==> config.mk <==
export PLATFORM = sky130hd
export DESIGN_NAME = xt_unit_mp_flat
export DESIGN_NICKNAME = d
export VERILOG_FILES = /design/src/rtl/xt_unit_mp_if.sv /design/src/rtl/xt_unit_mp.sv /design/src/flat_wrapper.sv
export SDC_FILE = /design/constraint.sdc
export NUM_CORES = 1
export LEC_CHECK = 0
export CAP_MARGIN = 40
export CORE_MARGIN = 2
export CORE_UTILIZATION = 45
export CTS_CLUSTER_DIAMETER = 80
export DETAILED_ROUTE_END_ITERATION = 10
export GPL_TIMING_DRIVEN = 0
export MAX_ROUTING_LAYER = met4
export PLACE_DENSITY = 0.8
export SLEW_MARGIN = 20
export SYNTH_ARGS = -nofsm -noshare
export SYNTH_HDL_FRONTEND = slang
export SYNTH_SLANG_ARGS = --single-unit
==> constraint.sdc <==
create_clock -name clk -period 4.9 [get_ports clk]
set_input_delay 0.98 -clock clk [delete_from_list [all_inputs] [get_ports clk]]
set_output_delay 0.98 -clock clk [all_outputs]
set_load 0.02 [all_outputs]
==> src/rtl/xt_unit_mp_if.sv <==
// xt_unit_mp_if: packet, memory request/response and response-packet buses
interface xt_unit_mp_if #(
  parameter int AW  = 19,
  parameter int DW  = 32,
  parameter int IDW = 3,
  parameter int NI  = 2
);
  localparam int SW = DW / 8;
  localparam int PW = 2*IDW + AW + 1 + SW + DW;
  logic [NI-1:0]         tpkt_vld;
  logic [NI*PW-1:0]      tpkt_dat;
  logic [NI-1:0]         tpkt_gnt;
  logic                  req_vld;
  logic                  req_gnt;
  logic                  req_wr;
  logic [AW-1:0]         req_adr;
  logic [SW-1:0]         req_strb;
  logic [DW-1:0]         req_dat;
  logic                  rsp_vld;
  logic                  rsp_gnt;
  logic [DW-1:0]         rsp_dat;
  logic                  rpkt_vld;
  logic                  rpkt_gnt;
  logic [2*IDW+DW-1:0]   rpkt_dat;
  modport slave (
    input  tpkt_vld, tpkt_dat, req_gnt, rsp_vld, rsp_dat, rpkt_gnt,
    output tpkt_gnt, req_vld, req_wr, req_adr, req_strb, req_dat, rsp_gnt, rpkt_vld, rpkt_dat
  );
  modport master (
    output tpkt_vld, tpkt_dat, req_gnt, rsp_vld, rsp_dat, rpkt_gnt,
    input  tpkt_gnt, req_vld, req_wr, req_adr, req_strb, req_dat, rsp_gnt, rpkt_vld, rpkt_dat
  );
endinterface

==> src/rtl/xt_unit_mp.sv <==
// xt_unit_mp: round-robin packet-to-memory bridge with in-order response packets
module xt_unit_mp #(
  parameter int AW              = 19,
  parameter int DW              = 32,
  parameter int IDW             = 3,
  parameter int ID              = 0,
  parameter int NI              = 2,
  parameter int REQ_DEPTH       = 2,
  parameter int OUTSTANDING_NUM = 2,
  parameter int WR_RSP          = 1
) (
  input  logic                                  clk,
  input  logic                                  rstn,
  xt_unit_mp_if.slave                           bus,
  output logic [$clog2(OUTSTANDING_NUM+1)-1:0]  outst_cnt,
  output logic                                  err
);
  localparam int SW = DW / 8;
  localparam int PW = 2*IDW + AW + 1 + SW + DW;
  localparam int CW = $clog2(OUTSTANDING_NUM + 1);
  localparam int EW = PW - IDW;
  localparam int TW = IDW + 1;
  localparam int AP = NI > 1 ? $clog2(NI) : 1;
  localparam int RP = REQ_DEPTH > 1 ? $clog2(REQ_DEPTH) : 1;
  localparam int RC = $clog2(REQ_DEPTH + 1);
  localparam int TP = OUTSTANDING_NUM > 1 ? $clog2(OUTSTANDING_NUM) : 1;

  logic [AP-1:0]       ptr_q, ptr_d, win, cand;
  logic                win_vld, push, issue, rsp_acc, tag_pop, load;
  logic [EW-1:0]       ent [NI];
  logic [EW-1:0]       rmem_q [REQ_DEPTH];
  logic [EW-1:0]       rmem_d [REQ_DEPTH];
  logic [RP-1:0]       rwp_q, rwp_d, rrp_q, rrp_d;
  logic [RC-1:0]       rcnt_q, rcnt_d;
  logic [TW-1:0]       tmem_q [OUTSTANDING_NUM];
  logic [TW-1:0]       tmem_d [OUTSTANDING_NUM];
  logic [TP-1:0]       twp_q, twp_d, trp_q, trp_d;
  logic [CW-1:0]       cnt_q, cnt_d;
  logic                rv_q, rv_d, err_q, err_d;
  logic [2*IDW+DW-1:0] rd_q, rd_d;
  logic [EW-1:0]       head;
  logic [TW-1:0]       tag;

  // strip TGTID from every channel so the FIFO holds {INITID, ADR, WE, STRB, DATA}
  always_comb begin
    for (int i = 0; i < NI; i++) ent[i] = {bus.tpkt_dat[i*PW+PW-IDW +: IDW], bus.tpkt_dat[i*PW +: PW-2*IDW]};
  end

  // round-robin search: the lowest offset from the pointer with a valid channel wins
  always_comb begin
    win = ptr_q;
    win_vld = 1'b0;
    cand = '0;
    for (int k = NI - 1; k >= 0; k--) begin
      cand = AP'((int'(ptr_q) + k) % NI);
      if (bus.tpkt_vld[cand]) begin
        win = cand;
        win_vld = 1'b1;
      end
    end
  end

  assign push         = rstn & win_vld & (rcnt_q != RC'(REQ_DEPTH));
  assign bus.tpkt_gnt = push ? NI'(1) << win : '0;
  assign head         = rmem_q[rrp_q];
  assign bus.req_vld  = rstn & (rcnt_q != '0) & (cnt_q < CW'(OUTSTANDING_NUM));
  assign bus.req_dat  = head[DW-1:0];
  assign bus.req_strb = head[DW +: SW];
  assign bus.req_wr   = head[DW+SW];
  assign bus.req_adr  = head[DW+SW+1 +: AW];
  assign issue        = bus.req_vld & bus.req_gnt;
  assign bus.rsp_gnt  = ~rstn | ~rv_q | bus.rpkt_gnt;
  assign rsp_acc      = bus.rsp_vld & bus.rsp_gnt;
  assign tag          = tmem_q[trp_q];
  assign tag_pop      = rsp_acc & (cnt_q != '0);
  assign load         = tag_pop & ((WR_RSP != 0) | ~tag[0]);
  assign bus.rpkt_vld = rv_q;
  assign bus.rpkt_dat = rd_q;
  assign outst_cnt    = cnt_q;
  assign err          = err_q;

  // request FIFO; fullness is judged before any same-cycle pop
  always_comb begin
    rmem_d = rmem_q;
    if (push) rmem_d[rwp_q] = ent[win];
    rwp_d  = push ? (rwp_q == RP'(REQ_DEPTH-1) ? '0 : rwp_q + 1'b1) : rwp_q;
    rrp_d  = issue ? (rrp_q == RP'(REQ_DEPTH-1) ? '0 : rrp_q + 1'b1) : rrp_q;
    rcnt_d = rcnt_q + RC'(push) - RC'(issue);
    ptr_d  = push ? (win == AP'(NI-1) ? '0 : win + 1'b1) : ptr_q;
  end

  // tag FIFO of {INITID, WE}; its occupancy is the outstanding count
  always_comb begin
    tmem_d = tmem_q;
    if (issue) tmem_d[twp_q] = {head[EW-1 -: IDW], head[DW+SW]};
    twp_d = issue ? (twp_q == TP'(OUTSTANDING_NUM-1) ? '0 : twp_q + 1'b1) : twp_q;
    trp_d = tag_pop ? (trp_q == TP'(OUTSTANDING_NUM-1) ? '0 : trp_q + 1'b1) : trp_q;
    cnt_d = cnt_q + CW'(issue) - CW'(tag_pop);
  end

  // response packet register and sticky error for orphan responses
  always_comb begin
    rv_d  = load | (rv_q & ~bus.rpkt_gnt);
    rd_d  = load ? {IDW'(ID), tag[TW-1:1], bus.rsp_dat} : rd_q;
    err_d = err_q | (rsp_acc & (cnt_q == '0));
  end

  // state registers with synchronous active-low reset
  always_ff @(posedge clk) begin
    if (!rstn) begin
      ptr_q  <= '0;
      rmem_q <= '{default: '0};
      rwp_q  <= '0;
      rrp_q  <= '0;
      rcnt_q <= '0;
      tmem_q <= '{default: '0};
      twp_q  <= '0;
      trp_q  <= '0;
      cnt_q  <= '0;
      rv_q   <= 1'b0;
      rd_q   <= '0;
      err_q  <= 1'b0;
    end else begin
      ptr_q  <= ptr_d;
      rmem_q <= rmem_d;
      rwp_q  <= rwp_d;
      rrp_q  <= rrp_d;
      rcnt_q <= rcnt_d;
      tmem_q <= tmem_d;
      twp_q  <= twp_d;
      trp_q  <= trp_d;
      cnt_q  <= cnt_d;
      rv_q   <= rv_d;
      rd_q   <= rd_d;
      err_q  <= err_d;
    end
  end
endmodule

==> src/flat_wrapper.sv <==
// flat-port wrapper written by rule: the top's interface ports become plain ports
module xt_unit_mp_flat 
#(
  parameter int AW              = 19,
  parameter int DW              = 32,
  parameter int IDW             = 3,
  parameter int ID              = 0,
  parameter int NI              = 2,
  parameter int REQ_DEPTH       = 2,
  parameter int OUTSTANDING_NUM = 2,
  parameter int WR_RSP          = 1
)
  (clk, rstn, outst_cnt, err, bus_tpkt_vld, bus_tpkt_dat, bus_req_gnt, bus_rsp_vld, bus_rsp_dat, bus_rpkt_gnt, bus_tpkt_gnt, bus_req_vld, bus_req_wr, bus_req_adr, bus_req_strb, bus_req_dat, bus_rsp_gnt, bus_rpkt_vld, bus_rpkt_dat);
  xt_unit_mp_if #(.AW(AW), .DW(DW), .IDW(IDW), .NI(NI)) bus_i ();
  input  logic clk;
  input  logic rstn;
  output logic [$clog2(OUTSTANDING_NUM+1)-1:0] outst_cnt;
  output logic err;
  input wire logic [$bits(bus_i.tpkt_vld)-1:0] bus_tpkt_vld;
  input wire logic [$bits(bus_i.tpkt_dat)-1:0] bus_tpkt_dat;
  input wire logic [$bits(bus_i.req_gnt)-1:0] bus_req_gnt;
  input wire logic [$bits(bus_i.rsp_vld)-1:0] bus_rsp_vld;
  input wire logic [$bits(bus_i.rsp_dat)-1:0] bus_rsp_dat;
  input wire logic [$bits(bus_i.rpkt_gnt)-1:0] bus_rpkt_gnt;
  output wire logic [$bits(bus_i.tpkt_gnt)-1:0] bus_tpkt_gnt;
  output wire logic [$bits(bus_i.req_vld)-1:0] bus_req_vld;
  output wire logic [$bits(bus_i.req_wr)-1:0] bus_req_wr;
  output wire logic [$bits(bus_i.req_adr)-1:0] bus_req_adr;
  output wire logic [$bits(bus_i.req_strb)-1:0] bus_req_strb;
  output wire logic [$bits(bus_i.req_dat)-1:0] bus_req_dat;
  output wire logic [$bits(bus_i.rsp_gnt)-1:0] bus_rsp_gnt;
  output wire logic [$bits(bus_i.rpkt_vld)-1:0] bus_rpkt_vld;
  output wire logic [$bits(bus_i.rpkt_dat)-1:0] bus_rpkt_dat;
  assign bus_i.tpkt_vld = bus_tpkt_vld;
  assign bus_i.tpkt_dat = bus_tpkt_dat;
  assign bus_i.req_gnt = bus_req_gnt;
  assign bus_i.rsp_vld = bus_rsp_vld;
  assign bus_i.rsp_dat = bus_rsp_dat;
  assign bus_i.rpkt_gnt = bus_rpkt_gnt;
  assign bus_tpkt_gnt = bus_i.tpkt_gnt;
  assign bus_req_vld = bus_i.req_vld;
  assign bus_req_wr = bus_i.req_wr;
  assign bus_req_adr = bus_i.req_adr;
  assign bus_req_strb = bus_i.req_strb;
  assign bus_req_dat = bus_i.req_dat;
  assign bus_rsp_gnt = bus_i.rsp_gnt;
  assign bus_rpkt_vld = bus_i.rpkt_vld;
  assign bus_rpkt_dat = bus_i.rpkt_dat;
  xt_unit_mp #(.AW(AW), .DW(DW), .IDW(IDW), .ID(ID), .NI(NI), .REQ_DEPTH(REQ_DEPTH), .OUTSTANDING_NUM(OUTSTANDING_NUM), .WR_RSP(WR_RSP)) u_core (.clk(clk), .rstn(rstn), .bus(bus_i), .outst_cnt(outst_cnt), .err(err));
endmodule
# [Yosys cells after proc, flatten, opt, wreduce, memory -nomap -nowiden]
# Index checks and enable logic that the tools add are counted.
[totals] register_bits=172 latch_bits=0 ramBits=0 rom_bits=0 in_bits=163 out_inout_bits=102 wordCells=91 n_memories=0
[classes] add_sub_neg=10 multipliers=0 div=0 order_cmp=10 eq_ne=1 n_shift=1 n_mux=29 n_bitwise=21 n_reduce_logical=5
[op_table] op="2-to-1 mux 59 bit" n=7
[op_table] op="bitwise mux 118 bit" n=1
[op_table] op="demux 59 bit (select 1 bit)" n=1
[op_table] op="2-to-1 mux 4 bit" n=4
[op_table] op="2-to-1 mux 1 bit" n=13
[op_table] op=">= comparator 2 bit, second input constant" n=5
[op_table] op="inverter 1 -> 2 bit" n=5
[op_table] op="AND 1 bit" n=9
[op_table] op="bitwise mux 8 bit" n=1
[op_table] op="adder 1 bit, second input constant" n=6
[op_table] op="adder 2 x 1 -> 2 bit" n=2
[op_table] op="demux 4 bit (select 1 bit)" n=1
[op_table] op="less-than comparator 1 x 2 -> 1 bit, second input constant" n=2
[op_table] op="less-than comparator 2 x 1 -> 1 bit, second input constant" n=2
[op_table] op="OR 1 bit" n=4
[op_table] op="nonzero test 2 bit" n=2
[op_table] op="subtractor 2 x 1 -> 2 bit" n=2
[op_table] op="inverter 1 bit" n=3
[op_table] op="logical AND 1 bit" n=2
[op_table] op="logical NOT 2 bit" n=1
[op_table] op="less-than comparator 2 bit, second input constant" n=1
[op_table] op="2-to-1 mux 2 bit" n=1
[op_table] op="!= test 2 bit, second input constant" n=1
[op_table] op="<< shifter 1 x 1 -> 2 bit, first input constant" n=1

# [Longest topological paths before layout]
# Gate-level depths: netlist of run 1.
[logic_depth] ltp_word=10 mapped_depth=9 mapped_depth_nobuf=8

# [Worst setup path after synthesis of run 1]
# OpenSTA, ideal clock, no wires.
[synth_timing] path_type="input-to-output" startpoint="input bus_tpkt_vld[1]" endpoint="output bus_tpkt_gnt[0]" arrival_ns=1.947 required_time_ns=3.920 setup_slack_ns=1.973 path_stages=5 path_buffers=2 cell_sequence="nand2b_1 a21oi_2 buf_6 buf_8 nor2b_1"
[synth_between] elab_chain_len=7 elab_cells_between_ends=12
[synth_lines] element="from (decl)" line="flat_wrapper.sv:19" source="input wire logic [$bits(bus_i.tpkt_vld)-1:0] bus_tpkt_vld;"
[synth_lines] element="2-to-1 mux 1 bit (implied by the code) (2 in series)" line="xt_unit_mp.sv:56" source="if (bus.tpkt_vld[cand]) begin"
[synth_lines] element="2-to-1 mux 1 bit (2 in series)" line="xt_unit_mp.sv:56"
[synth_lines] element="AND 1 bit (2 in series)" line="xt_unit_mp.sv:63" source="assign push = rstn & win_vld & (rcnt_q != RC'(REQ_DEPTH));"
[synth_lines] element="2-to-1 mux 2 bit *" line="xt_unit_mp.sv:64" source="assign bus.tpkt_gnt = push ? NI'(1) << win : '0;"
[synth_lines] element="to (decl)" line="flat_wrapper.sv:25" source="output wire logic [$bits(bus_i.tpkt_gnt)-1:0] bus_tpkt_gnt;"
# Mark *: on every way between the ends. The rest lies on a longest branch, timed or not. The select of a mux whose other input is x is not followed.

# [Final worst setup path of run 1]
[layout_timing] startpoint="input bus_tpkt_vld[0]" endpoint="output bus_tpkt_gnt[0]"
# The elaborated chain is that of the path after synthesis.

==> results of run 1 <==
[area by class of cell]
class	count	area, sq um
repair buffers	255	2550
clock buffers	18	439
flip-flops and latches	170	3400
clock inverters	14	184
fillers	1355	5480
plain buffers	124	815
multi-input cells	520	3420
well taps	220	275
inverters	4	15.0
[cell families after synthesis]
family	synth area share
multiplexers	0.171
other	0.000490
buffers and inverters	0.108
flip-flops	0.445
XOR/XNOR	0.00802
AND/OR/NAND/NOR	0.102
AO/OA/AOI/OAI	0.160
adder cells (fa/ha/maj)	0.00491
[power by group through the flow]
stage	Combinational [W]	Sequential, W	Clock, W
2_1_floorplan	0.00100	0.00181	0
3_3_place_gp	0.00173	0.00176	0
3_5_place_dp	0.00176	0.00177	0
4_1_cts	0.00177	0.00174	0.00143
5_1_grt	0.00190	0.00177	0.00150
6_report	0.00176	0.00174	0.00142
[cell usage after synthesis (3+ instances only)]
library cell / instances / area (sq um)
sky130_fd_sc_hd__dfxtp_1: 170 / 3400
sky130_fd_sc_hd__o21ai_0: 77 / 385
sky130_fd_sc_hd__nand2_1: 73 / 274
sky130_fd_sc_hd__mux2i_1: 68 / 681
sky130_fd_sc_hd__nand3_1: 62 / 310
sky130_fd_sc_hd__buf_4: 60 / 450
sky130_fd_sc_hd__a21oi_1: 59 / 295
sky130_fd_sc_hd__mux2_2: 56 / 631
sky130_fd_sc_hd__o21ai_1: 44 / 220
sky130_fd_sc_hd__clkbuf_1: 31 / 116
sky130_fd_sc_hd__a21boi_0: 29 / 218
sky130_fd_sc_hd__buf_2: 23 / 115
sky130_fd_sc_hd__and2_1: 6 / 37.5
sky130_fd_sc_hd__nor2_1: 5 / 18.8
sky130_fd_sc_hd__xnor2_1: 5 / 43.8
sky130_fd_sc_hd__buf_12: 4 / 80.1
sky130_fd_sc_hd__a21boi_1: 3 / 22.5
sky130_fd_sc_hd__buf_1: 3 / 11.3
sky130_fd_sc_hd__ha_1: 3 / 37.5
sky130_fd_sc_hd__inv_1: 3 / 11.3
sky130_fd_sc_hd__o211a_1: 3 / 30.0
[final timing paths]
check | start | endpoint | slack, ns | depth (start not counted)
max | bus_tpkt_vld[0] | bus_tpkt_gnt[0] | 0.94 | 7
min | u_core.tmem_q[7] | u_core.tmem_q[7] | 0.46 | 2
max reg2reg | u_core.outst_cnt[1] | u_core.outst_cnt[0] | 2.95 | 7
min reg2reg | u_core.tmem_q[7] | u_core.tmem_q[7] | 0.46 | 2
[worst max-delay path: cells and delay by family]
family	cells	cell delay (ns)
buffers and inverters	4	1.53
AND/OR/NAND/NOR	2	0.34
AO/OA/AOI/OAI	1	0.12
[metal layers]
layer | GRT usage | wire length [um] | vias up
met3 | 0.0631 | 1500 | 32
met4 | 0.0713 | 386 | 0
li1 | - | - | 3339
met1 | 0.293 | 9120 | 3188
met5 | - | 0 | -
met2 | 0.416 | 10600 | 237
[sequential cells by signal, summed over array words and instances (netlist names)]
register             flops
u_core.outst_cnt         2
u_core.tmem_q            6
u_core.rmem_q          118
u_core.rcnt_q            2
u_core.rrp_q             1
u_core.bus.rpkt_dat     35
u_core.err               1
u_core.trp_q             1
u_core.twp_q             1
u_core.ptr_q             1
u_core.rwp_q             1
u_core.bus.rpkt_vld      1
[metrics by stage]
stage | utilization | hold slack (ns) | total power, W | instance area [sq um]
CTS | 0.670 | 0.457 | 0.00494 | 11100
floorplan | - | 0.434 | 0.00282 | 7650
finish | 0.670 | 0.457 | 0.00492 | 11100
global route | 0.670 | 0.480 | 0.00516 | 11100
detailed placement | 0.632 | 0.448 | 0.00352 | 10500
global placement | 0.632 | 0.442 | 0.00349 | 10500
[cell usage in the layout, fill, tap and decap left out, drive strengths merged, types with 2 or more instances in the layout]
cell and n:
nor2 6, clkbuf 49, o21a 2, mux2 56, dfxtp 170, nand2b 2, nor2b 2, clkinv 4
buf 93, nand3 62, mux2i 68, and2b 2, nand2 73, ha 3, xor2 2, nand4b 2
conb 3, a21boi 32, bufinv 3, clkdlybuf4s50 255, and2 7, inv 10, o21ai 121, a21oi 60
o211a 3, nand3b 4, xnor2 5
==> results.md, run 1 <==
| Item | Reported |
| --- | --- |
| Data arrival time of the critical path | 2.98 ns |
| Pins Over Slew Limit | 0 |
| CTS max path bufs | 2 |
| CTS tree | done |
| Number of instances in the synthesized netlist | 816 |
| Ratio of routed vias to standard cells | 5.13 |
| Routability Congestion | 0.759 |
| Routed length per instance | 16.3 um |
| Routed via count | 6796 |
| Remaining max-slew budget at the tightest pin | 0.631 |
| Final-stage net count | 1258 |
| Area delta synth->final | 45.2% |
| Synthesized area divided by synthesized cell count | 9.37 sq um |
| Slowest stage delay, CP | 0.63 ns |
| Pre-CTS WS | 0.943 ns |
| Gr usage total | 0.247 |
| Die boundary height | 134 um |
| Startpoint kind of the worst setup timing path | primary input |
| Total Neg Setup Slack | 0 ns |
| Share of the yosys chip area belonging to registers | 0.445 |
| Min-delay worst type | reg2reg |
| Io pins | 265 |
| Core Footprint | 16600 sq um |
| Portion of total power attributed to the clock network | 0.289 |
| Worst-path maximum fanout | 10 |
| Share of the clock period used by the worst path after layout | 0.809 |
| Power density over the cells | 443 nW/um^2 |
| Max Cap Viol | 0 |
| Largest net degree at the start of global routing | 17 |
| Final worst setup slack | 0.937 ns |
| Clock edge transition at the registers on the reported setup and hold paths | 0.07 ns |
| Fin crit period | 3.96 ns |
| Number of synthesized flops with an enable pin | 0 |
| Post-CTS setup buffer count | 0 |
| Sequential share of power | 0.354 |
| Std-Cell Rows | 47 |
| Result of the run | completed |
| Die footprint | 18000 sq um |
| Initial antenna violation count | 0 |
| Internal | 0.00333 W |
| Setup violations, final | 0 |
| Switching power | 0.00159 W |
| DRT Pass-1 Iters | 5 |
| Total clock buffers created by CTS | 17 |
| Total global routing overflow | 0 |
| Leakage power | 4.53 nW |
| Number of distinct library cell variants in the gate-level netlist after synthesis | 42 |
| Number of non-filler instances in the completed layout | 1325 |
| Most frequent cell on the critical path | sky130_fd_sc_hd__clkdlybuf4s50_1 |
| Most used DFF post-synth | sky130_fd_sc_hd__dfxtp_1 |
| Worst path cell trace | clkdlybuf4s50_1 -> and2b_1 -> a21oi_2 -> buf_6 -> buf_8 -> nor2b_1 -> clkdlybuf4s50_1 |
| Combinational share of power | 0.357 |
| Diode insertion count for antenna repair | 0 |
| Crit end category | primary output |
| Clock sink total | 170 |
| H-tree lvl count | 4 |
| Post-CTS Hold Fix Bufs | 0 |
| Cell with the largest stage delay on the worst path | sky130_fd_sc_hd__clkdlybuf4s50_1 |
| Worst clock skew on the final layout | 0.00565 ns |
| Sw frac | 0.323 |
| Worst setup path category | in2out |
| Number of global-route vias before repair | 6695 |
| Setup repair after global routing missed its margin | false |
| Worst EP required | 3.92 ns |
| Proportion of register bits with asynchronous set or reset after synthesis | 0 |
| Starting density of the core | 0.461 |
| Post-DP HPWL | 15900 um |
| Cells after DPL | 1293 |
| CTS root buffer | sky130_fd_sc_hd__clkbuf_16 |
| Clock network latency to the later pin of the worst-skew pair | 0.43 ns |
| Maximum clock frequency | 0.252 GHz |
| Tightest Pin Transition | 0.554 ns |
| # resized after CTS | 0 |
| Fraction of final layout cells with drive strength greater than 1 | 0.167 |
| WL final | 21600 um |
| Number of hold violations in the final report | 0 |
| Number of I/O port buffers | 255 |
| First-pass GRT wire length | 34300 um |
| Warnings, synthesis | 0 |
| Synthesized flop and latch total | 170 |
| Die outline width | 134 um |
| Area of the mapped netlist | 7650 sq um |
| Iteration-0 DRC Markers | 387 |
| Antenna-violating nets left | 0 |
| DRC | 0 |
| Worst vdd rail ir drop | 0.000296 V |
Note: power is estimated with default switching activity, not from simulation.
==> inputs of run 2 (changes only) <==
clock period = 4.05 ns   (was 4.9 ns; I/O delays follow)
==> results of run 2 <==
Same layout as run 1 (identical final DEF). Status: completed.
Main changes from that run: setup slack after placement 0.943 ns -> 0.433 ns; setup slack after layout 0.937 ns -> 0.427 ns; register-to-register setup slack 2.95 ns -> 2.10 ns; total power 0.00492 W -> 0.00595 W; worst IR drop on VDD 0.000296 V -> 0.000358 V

++++++++

• **WORK ITEM**:
Return every line above in which the string "demux" occurs.

• **WRITTEN SOLUTION**:
[op_table] op="demux 59 bit (select 1 bit)" n=1
[op_table] op="demux 4 bit (select 1 bit)" n=1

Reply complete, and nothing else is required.